[Opening DATA LISTING section]

This design comes from an exercise in tuning for a short achievable clock period on the open sky130 flow, not from production work. RTL that was checked went through simulation tests only; none was proved equivalent to the original. Power is estimated from default activity; no workload was simulated.

==> branch willow <==
==> flow/design.v <==
package bp_pkg;
   typedef enum logic [1:0] {
      STRONG_NT = 2'b00,
      WEAK_NT   = 2'b01,
      WEAK_T    = 2'b10,
      STRONG_T  = 2'b11
   } counter_t;
   localparam logic [31:0] STAT_MAX = 32'hFFFF_FFFF;
   function automatic counter_t sat_next(counter_t c, logic taken);
      counter_t n;
      n = c;
      case (c)
         bp_pkg::STRONG_NT: n = taken ? bp_pkg::WEAK_NT  : bp_pkg::STRONG_NT;
         bp_pkg::WEAK_NT:   n = taken ? bp_pkg::WEAK_T   : bp_pkg::STRONG_NT;
         bp_pkg::WEAK_T:    n = taken ? bp_pkg::STRONG_T : bp_pkg::WEAK_NT;
         bp_pkg::STRONG_T:  n = taken ? bp_pkg::STRONG_T : bp_pkg::WEAK_T;
         default:   n = bp_pkg::STRONG_NT;
      endcase
      sat_next = n;
   endfunction
endpackage
module bp_xnor2 (input logic a, b, output logic y);
   assign y = ~(a ^ b);
endmodule
module bp_nand4 (input logic a, b, c, d, output logic y);
   assign y = ~(a & b & c & d);
endmodule
module bp_nand3 (input logic a, b, c, output logic y);
   assign y = ~(a & b & c);
endmodule
module bp_nor4 (input logic a, b, c, d, output logic y);
   assign y = ~(a | b | c | d);
endmodule
module bp_nor3 (input logic a, b, c, output logic y);
   assign y = ~(a | b | c);
endmodule
module bp_a22oi (input logic a1, a2, b1, b2, output logic y);
   assign y = ~((a1 & a2) | (b1 & b2));
endmodule
module bp_or2 (input logic a, b, output logic y);
   assign y = a | b;
endmodule
module bp_o21a (input logic a1, a2, b, output logic y);
   assign y = (a1 | a2) & b;
endmodule
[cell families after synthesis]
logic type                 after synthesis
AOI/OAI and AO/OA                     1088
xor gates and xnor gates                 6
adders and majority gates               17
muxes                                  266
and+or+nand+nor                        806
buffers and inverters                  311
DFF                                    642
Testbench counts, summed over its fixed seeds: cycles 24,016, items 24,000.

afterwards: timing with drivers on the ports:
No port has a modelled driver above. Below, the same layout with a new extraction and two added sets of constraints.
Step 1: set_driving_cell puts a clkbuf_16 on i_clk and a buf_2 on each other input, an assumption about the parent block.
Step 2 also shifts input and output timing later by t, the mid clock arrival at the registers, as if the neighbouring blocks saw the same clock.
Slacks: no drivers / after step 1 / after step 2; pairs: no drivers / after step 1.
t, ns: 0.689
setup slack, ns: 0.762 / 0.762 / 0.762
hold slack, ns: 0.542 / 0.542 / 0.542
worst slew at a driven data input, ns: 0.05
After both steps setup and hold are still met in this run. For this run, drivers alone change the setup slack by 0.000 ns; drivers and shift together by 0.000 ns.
This is an optimization exercise on Yosys and OpenROAD, whose aim is small area, not a production implementation.
The RTL was checked by simulation tests, not by an equivalence proof against the original design.

==> v5: inputs <==
Design dma_rx_dmux, start of the top module:
module dma_rx_dmux (
   input  logic                        clk,
   input  logic                        rst,
   input  logic                        in_valid,
   output logic                        in_ready,
   input  logic [64-1:0]         in_tdata,
   input  logic [64/8-1:0]       in_tkeep,
   input  logic                        in_tlast,
   input  logic [2:0]                  in_egr_port,
   input  logic                        in_mcast_en,
   input  logic [3-1:0]          in_mcast_port,
   output logic [3-1:0]          dma_valid,
   output logic [3*64-1:0] dma_tdata,
   output logic [3*64/8-1:0] dma_tkeep,
   output logic [3-1:0]          dma_tlast,
   input  logic [3-1:0]          dma_ready,
   input  logic [8-1:0]      avmm_address,
   input  logic                        avmm_read,
   input  logic                        avmm_write,
   input  logic [32-1:0]      avmm_writedata,
   input  logic [32/8-1:0]    avmm_byteenable,
   output logic [32-1:0]      avmm_readdata,
   output logic                        avmm_readdatavalid,
   output logic [3-1:0]          drop_event
);
export LEC_CHECK = 0
export CAP_MARGIN = 20
export CORE_MARGIN = 2
export CORE_UTILIZATION = 60
export PLACE_DENSITY = 0.72
export SLEW_MARGIN = 20
create_clock -name core_clock -period 6.0 [get_ports {clk}]
standard.sh (not shown) runs the stock make flow with config.mk's settings and CLKGATE_MAP_FILE= SYNTH_SCRIPT=/design/flow/synth_recipe.tcl, a recipe that flattens the netlist after the stock synthesis.
==> flow/flow/run.sh <==
#!/bin/bash
# Standard ORFS layout (the standard.sh) with two changes:
#  - port buffers use the smallest buffer cell instead of ORFS's default pick
#  - CTS uses small clock buffers and no dummy loads
set -euo pipefail
export BUFFER_PORTS_ARGS="-buffer_cell sky130_fd_sc_hd__buf_1"
export CTS_ARGS="-sink_clustering_enable -repair_clock_nets -dont_use_dummy_load -buf_list sky130_fd_sc_hd__clkbuf_4"
bash standard.sh finish > flow_make.log 2>&1
==> inputs of v29, as changes to v5 <==
--- a/flow/design.v
+++ b/flow/design.v
@@ -43,16 +43,15 @@
          if (ofs == EN_OFS)
             rd_word[c] = cfg_drop_en[c];
          if (ofs == thresh_ofs(c))
             rd_word = 32'(cfg_threshold[8*c +: 8]);
       end
    end
    always_ff @(posedge clk) begin
-      if (avmm_read)
-         rd_data_q <= rd_word[7:0];
+      rd_data_q <= rd_word[7:0];
    end
    always_ff @(posedge clk) begin
       if (rst)
          rd_valid_q <= 1'b0;
       else
          rd_valid_q <= avmm_read;
    end
@@ -64,26 +63,22 @@
 `default_nettype none
 module dma_rx_chan_admit #(
    parameter int CHAN = 0
 ) (
    input  logic                       clk,
    input  logic                       rst,
    input  logic                       accept,
-   input  logic [64-1:0]        in_tdata,
-   input  logic [64/8-1:0]      in_tkeep,
    input  logic                       in_tlast,
    input  logic [2:0]                 in_egr_port,
    input  logic                       in_mcast_en,
    input  logic [3-1:0]         in_mcast_port,
    input  logic                       cfg_drop_en,
    input  logic [7:0]                 cfg_threshold,
    input  logic [4-1:0]          occ,
    output logic                       wr,
-   output logic [64-1:0]        wr_tdata,
-   output logic [64/8-1:0]      wr_tkeep,
    output logic                       wr_tlast,
    output logic                       drop_event
 );
    localparam logic [2:0] MY_PORT = 3'(2 + CHAN);
    localparam logic PASS  = 1'b0;
    localparam logic TRUNC = 1'b1;
    logic match;
@@ -96,33 +91,28 @@
       if (in_mcast_en)
          match = in_mcast_port[CHAN];
       else
          match = (in_egr_port == MY_PORT);
    end
    assign hit = accept & match;
    assign over = cfg_drop_en & ~in_tlast & (8'(occ) > cfg_threshold);
-   assign wr_tdata = in_tdata;
-   assign wr_tkeep = in_tkeep;
+   assign wr = hit & (state_q == PASS);
    always_comb begin
       state_d   = state_q;
-      wr        = 1'b0;
       wr_tlast  = in_tlast;
       trunc_end = 1'b0;
       if (hit) begin
          if (state_q == TRUNC) begin
             if (in_tlast) begin
                state_d   = PASS;
                trunc_end = 1'b1;
             end
          end else if (over) begin
-            wr       = 1'b1;
             wr_tlast = 1'b1;
             state_d  = TRUNC;
-         end else begin
-            wr = 1'b1;
          end
       end
    end
    always_ff @(posedge clk) begin
       if (rst) begin
          state_q    <= PASS;
          drop_event <= 1'b0;
@@ -131,63 +121,108 @@
          drop_event <= trunc_end;
       end
    end
 endmodule
 `default_nettype wire
 `timescale 1ns/1ps
 `default_nettype none
+module dma_rx_phase_dec #(
+   parameter int W = 1
+) (
+   input  logic         phase,
+   input  logic [W-1:0] din,
+   output logic [W-1:0] dout
+);
+   assign dout = din ^ {W{phase}};
+endmodule
+module dma_rx_slots #(
+   parameter int W = 1,
+   parameter int N = 1
+) (
+   input  logic         clk,
+   input  logic [N-1:0] sel_h,
+   input  logic [N-1:0] sel_s,
+   input  logic [N-1:0] sel_w,
+   input  logic [W-1:0] wdata,
+   output logic [W-1:0] head
+);
+   logic [W-1:0] slot_q [N];
+   always_ff @(posedge clk) begin
+      for (int i = 0; i < N - 1; i++)
+         slot_q[i] <= ~(({W{sel_h[i]}} & slot_q[i])
+                      | ({W{sel_s[i]}} & slot_q[i+1])
+                      | ({W{sel_w[i]}} & wdata));
+      slot_q[N-1] <= ~(({W{sel_h[N-1]}} & slot_q[N-1])
+                     | ({W{sel_w[N-1]}} & wdata));
+   end
+   assign head = slot_q[0];
+endmodule
 module dma_rx_chan_fifo (
    input  logic                       clk,
    input  logic                       rst,
+   input  logic                       phase,
    input  logic                       wr,
-   input  logic [64-1:0]        wr_tdata,
-   input  logic [64/8-1:0]      wr_tkeep,
+   input  logic [64-1:0]        wr_tdata_enc,
+   input  logic [64/8-1:0]      wr_tkeep_enc,
    input  logic                       wr_tlast,
    output logic                       out_valid,
    output logic [64-1:0]        out_tdata,
    output logic [64/8-1:0]      out_tkeep,
    output logic                       out_tlast,
    input  logic                       out_ready,
    output logic [4-1:0]          occ,
    output logic                       room
 );
    localparam int DEPTH      = (16 - 4 + 1);
    localparam int OW         = 4;
    localparam int BW         = 64 + 64/8 + 1;
    localparam logic [OW-1:0] ROOM_LIMIT = OW'(16 - 4);
-   logic [BW-1:0]    slot_q [DEPTH];
+   logic [BW-1:0]    head;
+   logic [BW-1:0]    wdata;
+   logic [DEPTH-1:0] sel_w;      
+   logic [DEPTH-1:0] sel_s;      
+   logic [DEPTH-1:0] sel_h;      
    logic             rd;
-   always_ff @(posedge clk) begin
-      if (wr) begin
-         slot_q[0] <= {wr_tdata, wr_tkeep, wr_tlast};
-         for (int i = 1; i < DEPTH; i++)
-            slot_q[i] <= slot_q[i-1];
+   assign wdata = {wr_tdata_enc, wr_tkeep_enc, wr_tlast ^ phase};
+   for (genvar i = 0; i < DEPTH; i++) begin : gen_sel
+      assign sel_w[i] = wr & (occ - OW'(rd) == OW'(i));
+      if (i < DEPTH - 1) begin : g_shift
+         assign sel_s[i] = rd & ~sel_w[i];
+         assign sel_h[i] = ~rd & ~sel_w[i];
+      end else begin : g_top
+         assign sel_s[i] = 1'b0;
+         assign sel_h[i] = ~sel_w[i];
       end
    end
-   always_comb begin
-      logic [BW-1:0] head;
-      head = '0;
-      for (int i = 0; i < DEPTH; i++)
-         if (occ == OW'(i + 1))
-            head = head | slot_q[i];
-      {out_tdata, out_tkeep, out_tlast} = head;
-   end
+   dma_rx_slots #(.W(BW), .N(DEPTH)) u_slots (
+      .clk   (clk),
+      .sel_h (sel_h),
+      .sel_s (sel_s),
+      .sel_w (sel_w),
+      .wdata (wdata),
+      .head  (head)
+   );
+   dma_rx_phase_dec #(.W(BW)) u_dec (
+      .phase (phase),
+      .din   (head),
+      .dout  ({out_tdata, out_tkeep, out_tlast})
+   );
    assign out_valid = (occ != '0);
    assign rd        = out_valid & out_ready;
    always_ff @(posedge clk) begin
       if (rst) begin
          occ    <= '0;
          room   <= 1'b1;
       end else begin
          case ({wr, rd})
             2'b10:   occ <= occ + 1'b1;
             2'b01:   occ <= occ - 1'b1;
             default: occ <= occ;
          endcase
-         room <= (occ < ROOM_LIMIT);
+         room   <= (occ < ROOM_LIMIT);
       end
    end
 endmodule
 `default_nettype wire
 `timescale 1ns/1ps
 `default_nettype none
 module dma_rx_dmux (
@@ -216,16 +251,27 @@
    output logic [3-1:0]          drop_event
 );
    localparam int OW = 4;
    logic [3-1:0]   cfg_drop_en;
    logic [8*3-1:0] cfg_threshold;
    logic [3-1:0]   room;
    logic                 accept;
+   logic                 phase;
+   logic [64-1:0]  in_tdata_enc;
+   logic [64/8-1:0] in_tkeep_enc;
    assign in_ready = &room;
    assign accept   = in_valid & in_ready;
+   always_ff @(posedge clk) begin
+      if (rst)
+         phase <= 1'b0;
+      else
+         phase <= ~phase;
+   end
+   assign in_tdata_enc = in_tdata ^ {64{phase}};
+   assign in_tkeep_enc = in_tkeep ^ {(64/8){phase}};
    dma_rx_csr u_csr (
       .clk                (clk),
       .rst                (rst),
       .avmm_address       (avmm_address),
       .avmm_read          (avmm_read),
       .avmm_write         (avmm_write),
       .avmm_writedata     (avmm_writedata),
@@ -233,48 +279,43 @@
       .avmm_readdata      (avmm_readdata),
       .avmm_readdatavalid (avmm_readdatavalid),
       .cfg_drop_en        (cfg_drop_en),
       .cfg_threshold      (cfg_threshold)
    );
    for (genvar c = 0; c < 3; c++) begin : gen_chan
       logic                  wr;
-      logic [64-1:0]   wr_tdata;
-      logic [64/8-1:0] wr_tkeep;
       logic                  wr_tlast;
       logic [OW-1:0]         occ;
       dma_rx_chan_admit #(.CHAN(c)) u_admit (
          .clk           (clk),
          .rst           (rst),
          .accept        (accept),
-         .in_tdata      (in_tdata),
-         .in_tkeep      (in_tkeep),
          .in_tlast      (in_tlast),
          .in_egr_port   (in_egr_port),
          .in_mcast_en   (in_mcast_en),
          .in_mcast_port (in_mcast_port),
          .cfg_drop_en   (cfg_drop_en[c]),
          .cfg_threshold (cfg_threshold[8*c +: 8]),
          .occ           (occ),
          .wr            (wr),
-         .wr_tdata      (wr_tdata),
-         .wr_tkeep      (wr_tkeep),
          .wr_tlast      (wr_tlast),
          .drop_event    (drop_event[c])
       );
       dma_rx_chan_fifo u_fifo (
-         .clk       (clk),
-         .rst       (rst),
-         .wr        (wr),
-         .wr_tdata  (wr_tdata),
-         .wr_tkeep  (wr_tkeep),
-         .wr_tlast  (wr_tlast),
-         .out_valid (dma_valid[c]),
-         .out_tdata (dma_tdata[c*64 +: 64]),
-         .out_tkeep (dma_tkeep[c*64/8 +: 64/8]),
-         .out_tlast (dma_tlast[c]),
-         .out_ready (dma_ready[c]),
-         .occ       (occ),
-         .room      (room[c])
+         .clk          (clk),
+         .rst          (rst),
+         .phase        (phase),
+         .wr           (wr),
+         .wr_tdata_enc (in_tdata_enc),
+         .wr_tkeep_enc (in_tkeep_enc),
+         .wr_tlast     (wr_tlast),
+         .out_valid    (dma_valid[c]),
+         .out_tdata    (dma_tdata[c*64 +: 64]),
+         .out_tkeep    (dma_tkeep[c*64/8 +: 64/8]),
+         .out_tlast    (dma_tlast[c]),
+         .out_ready    (dma_ready[c]),
+         .occ          (occ),
+         .room         (room[c])
       );
    end
 endmodule
 `default_nettype wire
==> flow/flow/run.sh (replaced) <==
#!/bin/bash
# Standard ORFS layout (the standard.sh) with two changes:
#  - port buffers use the smallest buffer cell instead of ORFS's default pick
#  - CTS uses small clock buffers, small sink clusters and no dummy loads
set -euo pipefail
export BUFFER_PORTS_ARGS="-buffer_cell sky130_fd_sc_hd__buf_1"
export CTS_ARGS="-sink_clustering_enable -repair_clock_nets -dont_use_dummy_load -buf_list sky130_fd_sc_hd__clkbuf_4 -sink_clustering_size 8 -sink_clustering_max_diameter 30"
bash standard.sh finish > flow_make.log 2>&1
CAP_MARGIN = 10   (was 20)
CELL_PAD_IN_SITES_DETAIL_PLACEMENT = 1   (was not set)
CELL_PAD_IN_SITES_GLOBAL_PLACEMENT = 1   (was not set)
CORE_UTILIZATION = 55   (was 60)
PLACE_DENSITY = 0.8   (was 0.72)
SLEW_MARGIN = 10   (was 20)
SYNTH_HIERARCHICAL = 1   (was not set)
==> results.sh <==
export IMPL_holdPathEnd="u_csr.cfg_threshold[13]"
export IMPL_fin_skew_ps=128.4
export IMPL_multi_input_cells=2186
export IMPL_status="complete, no violations"
export IMPL_clkCellAreaFrac=0.04693
export IMPL_endpoint="dma_tdata[180]"
export IMPL_grt_pass1_wl_um=390300
-- figures above: v5
What follows belongs to an exercise in optimizing a design on an open flow for small area, a short achievable clock period and few clock cycles per item; a production flow would make more cautious choices. Power figures rest on the tool's default switching activity, not on a simulated workload.

north:
## lru_key_value_cache
module lru_key_value_cache #(
  parameter int MAX_ENTRIES = MAX_ENTRIES_DEF
) (
  input  wire                     clk,
  input  wire                     rst_n,
  input  wire                     start,
  output logic                    busy,
  input  wire                     in_opcode,
  input  wire  signed [KEY_W-1:0] in_key,
  input  wire  signed [VAL_W-1:0] in_value,
  output logic                    out_strobe,
  output logic                    out_hit,
  output logic signed [VAL_W-1:0] out_read_value,
  input  wire                     cfg_we,
  input  wire         [CAP_W-1:0] cfg_wdata
);
  localparam int N = MAX_ENTRIES;
  localparam int CNT_W = $clog2(N + 1);
  localparam int CMP_W = (CNT_W > CAP_W) ? CNT_W : CAP_W;
  logic [CAP_W-1:0] cap_r;
  logic [CNT_W-1:0] occ_r;
  logic             full_r;
  logic             s1_vld_r;
  logic             s1_op_r;
  logic [KEY_W-1:0] s1_key_r;
  logic [VAL_W-1:0] s1_val_r;
  logic             s2_vld_r;
  logic             s2_op_r;
  logic [KEY_W-1:0] s2_key_r;
  logic [VAL_W-1:0] s2_val_r;
  logic [N-1:0]     s2_match_r;   
  logic             s2_found_r;   
  logic [KEY_W-1:0] key_r [N];
  logic [VAL_W-1:0] val_r [N];
  logic             newer_r [N][N];
  logic             res_vld_r;
  logic             res_hit_r;
  logic [VAL_W-1:0] res_val_r;
  assign busy = 1'b0;
  logic [N-1:0] valid, victim, free, miss_slot, slot, upd, wr;
  logic         s2_put, s2_wrote, s2_putmiss, do_ins;
  always_comb begin
    for (int i = 0; i < N; i++) begin
      valid[i] = occ_r > CNT_W'(i);
      free[i]  = occ_r == CNT_W'(i);
    end
    for (int i = 0; i < N; i++) begin
      logic v;
      v = valid[i];
      for (int j = 0; j < N; j++) begin
        if (j < i) begin
          v = v && newer_r[j][i];
        end else if (j > i) begin
          v = v && (!valid[j] || !newer_r[i][j]);
        end
      end
      victim[i] = v;
    end
    miss_slot = full_r ? victim : free;
    s2_put     = s2_op_r == OP_PUT;
    s2_wrote   = s2_vld_r && s2_put;
    s2_putmiss = s2_wrote && !s2_found_r;
    do_ins     = s2_putmiss && !full_r;
  ...
Settings: LEC_CHECK=0, CAP_MARGIN=20, CORE_MARGIN=2, CORE_UTILIZATION=60, CTS_CLUSTER_DIAMETER=70, CTS_CLUSTER_SIZE=32, SETUP_SLACK_MARGIN=4.0, SLEW_MARGIN=20; clock period 6.5 ns.
standard.sh (not shown) runs the stock make flow with config.mk's settings and CLKGATE_MAP_FILE= SYNTH_SCRIPT=/design/flow/synth_recipe.tcl, a recipe that flattens the netlist after the stock synthesis.
==> flow/flow/run.sh <==
#!/bin/bash
# Standard layout, with clock tree synthesis told not to add dummy loads.
set -euo pipefail
export CTS_ARGS="-sink_clustering_enable -repair_clock_nets -dont_use_dummy_load -sink_clustering_size 32 -sink_clustering_max_diameter 70"
bash standard.sh > standard.log 2>&1
What south does differently from north at the input level:
==> flow/flow/run.sh <==
#!/bin/bash
# Standard layout, with clock tree synthesis told not to add dummy loads.
set -euo pipefail
export CTS_ARGS="-sink_clustering_enable -repair_clock_nets -dont_use_dummy_load -sink_clustering_size 24 -sink_clustering_max_diameter 60"
bash standard.sh > standard.log 2>&1
diff --git a/flow/config.mk b/flow/config.mk
--- a/flow/config.mk
+++ b/flow/config.mk
@@ -10,4 +10,4 @@
 export CORE_UTILIZATION = 60
-export CTS_CLUSTER_DIAMETER = 70
-export CTS_CLUSTER_SIZE = 32
+export CTS_CLUSTER_DIAMETER = 60
+export CTS_CLUSTER_SIZE = 24
 export SETUP_SLACK_MARGIN = 4.0
Findings:
The worst hold slack in south was lower than what north gave. Compared with north, in south initial antenna violation count went up 4; share of the clock period used by the worst path moved up; post-route core utilization saw little to no change. Worst clock skew, north and south: smaller value in south. Non-clock buffer count is lower on south. [compare] base=north new=south: wire length went up, total via count after detailed routing went down. Delta (south minus north): worst setup slack after placement stayed essentially flat; H-tree level count rose by 1.
Function was not checked in any run of this note: the RTL went through the layout flow alone.
Context: an optimization exercise on an open-source flow, tuned for small area. The choices shown serve that exercise and are no tape-out recipe. In this exercise RTL edits were held to simulation tests only and were not proved equivalent to the original. The flow treats the clock pin as an ideal source, which a real chip does not have. Power is estimated from default activity; no workload was simulated.

==> flow/design.v <==
package comms_pkg;
  localparam logic [7:0] OP_WRITE_ALL = 8'h00;
  localparam logic [7:0] OP_READ      = 8'h04;
  localparam int unsigned CLKS_PER_BIT_DEFAULT = 25;
  typedef enum logic [2:0] {
    StIdle,
    StHdr1,
    StHdr2,
    StWrite,
    StRead
  } ctrl_state_e;
  typedef enum logic [1:0] {
    TxStart,
    TxData,
    TxStop
  } tx_phase_e;
  typedef enum logic [2:0] {
    RxIdle,
    RxStart,
    RxData,
    RxStop,
    RxBreak
  } rx_state_e;
  localparam logic [4:0] CNT_FIRST      = 5'd1;
  localparam logic [4:0] CNT_HALF_FIRST = 5'd31;
  localparam logic [4:0] CNT_LAST       = 5'd29;
  function automatic logic [4:0] cnt_step(input logic [4:0] s);
    cnt_step = {s[3:0], s[4] ^ s[2]};
  endfunction
  function automatic int unsigned idx_width(input int unsigned n);
    if (n > 1) idx_width = $clog2(n);
    else       idx_width = 1;
  endfunction
endpackage
module uart_rx
#(
  parameter int unsigned CLKS_PER_BIT = comms_pkg::CLKS_PER_BIT_DEFAULT
) (
  input  logic       clk_i,
  input  logic       rst_ni,
  input  logic       rxd_i,
  output logic [7:0] byte_o,
  output logic       byte_valid_o
);
  localparam int unsigned CntW = 5;
  localparam logic [3:0] PosIdle  = 4'd0;
  localparam logic [3:0] PosStart = 4'd1;
  localparam logic [3:0] PosStop  = 4'd2;
  localparam logic [3:0] PosBreak = 4'd3;
  logic            rx_meta_q;
  logic            rx_sync_q;
  logic [3:0]      pos_q;
  logic [CntW-1:0] cnt_q;
  logic [7:0]      shift_q;
  logic            valid_q;
  logic            cnt_last;
  assign cnt_last = (cnt_q == comms_pkg::CNT_LAST);
  always_ff @(posedge clk_i or negedge rst_ni) begin
    if (!rst_ni) begin
      rx_meta_q <= 1'b1;
      rx_sync_q <= 1'b1;
    end else begin
      rx_meta_q <= rxd_i;
      rx_sync_q <= rx_meta_q;
    end
  end
  always_ff @(posedge clk_i or negedge rst_ni) begin
    if (!rst_ni) begin
      pos_q   <= PosIdle;
      valid_q <= 1'b0;
    end else begin
      valid_q <= 1'b0;
      if (pos_q[3]) begin
        if (cnt_last) begin
          pos_q <= (pos_q[2:0] == 3'd7) ? PosStop : pos_q + 1'b1;
        end
      end else begin
        unique case (pos_q[1:0])
          2'd0: begin
            if (!rx_sync_q) begin
              pos_q <= PosStart;
            end
          end
          2'd1: begin
            if (cnt_last) begin
              pos_q <= rx_sync_q ? PosIdle : 4'd8;
            end
          end
          2'd2: begin
            if (cnt_last) begin
              valid_q <= rx_sync_q;
              pos_q   <= rx_sync_q ? PosIdle : PosBreak;
            end
          end
          default: begin
            if (rx_sync_q) begin
              pos_q <= PosIdle;
            end
          end
        endcase
      end
    end
  end
  always_ff @(posedge clk_i) begin
    if (pos_q == PosIdle) begin
      cnt_q <= comms_pkg::CNT_HALF_FIRST;
    end else if (cnt_last) begin
      cnt_q <= comms_pkg::CNT_FIRST;
    end else begin
      cnt_q <= comms_pkg::cnt_step(cnt_q);
    end
    if (pos_q[3] && cnt_last) begin
      shift_q <= {rx_sync_q, shift_q[7:1]};
    end
  end
  assign byte_o       = shift_q;
  assign byte_valid_o = valid_q;
endmodule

[Closing DATA LISTING section]

WHAT THE TASK REQUIRES: In the records above, find every line that contains the word "enum" and copy it.

ANSWER BOX:
   typedef enum logic [1:0] {
  typedef enum logic [2:0] {
  typedef enum logic [1:0] {
  typedef enum logic [2:0] {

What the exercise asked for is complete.